*Your instructions*. Search the material for the word "localparam" and copy each line that holds it.

*Available data*.
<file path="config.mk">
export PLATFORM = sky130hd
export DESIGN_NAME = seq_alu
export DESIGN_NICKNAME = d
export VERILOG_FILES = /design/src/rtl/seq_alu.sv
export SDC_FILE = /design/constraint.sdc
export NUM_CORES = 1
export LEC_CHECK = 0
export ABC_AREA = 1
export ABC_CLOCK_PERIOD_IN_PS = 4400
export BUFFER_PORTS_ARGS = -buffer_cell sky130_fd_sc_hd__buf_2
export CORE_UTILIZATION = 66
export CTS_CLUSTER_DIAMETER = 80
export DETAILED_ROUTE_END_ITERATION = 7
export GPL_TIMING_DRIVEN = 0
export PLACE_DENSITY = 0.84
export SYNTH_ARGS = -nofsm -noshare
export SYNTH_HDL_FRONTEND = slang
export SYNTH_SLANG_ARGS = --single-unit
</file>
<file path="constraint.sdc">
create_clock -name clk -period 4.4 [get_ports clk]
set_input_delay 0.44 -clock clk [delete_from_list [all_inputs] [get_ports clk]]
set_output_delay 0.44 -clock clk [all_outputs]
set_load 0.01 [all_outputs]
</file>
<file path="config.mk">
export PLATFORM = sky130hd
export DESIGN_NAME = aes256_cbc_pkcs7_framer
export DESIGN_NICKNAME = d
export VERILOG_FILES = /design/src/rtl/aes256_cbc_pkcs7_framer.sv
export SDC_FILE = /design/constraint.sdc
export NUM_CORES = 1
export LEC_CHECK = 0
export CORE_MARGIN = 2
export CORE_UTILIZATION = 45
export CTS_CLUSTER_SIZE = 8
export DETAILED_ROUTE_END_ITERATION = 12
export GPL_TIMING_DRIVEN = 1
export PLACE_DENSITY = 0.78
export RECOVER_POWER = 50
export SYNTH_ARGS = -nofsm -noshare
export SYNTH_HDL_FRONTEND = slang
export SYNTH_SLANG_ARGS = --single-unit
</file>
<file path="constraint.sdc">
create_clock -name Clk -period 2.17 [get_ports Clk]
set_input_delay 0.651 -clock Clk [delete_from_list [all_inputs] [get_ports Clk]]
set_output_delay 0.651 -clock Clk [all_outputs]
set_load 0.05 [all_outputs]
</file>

--

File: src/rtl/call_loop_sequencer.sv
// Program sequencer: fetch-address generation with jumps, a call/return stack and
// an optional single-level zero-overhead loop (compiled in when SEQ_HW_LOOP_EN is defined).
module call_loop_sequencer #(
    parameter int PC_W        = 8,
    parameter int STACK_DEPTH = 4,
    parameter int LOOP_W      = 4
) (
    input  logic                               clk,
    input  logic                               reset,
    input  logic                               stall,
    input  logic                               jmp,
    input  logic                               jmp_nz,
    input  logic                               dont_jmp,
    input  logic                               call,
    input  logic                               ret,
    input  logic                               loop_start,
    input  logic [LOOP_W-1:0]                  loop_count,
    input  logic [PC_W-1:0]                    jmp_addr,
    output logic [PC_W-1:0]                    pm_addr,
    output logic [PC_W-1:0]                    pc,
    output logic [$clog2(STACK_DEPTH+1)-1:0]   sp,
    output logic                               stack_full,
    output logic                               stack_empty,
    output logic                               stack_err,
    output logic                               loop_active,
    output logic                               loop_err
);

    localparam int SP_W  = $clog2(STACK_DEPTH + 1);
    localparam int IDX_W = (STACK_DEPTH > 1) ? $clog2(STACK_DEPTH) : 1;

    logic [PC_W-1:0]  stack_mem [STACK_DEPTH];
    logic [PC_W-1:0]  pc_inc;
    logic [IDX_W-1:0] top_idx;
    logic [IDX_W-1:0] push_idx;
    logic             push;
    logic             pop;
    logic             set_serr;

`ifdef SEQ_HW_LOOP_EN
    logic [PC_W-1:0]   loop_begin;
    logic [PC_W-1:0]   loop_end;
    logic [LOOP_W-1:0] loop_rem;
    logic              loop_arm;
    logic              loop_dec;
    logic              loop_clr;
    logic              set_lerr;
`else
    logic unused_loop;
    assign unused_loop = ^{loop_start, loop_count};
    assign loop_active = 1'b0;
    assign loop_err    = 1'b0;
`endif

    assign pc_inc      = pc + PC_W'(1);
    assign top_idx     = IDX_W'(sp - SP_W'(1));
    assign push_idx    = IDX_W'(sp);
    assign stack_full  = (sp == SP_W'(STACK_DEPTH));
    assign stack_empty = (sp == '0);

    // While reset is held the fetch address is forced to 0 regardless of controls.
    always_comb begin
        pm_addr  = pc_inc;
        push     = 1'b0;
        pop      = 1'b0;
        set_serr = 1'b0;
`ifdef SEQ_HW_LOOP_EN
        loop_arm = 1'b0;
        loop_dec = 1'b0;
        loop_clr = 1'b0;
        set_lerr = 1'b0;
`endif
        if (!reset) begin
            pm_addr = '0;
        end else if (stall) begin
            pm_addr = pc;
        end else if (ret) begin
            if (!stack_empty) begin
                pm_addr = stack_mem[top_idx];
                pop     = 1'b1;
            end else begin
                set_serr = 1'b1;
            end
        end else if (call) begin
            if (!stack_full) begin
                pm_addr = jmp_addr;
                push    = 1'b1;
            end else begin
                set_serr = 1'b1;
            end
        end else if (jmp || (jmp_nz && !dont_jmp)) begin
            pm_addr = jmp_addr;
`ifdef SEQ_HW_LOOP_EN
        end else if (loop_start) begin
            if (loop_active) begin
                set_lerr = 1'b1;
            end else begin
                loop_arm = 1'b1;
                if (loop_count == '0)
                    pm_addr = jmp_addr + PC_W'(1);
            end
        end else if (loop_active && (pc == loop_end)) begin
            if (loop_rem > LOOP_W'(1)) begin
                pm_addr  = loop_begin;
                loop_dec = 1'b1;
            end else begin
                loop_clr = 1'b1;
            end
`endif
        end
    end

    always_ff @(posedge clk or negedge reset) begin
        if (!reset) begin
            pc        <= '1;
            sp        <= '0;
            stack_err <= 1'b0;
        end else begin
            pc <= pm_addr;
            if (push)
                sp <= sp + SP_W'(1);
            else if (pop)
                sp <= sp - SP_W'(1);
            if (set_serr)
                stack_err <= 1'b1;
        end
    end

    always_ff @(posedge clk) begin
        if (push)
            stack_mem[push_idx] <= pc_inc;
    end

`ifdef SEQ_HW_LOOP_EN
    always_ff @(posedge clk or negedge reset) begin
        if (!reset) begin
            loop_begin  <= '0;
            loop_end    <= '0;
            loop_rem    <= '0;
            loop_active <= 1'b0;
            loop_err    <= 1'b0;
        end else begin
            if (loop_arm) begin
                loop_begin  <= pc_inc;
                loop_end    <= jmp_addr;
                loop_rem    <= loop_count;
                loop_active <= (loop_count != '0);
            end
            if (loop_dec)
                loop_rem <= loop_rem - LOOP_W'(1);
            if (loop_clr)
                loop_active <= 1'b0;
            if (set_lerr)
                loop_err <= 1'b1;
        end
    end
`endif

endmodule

*Exercise result*.
    localparam int SP_W  = $clog2(STACK_DEPTH + 1);
    localparam int IDX_W = (STACK_DEPTH > 1) ? $clog2(STACK_DEPTH) : 1;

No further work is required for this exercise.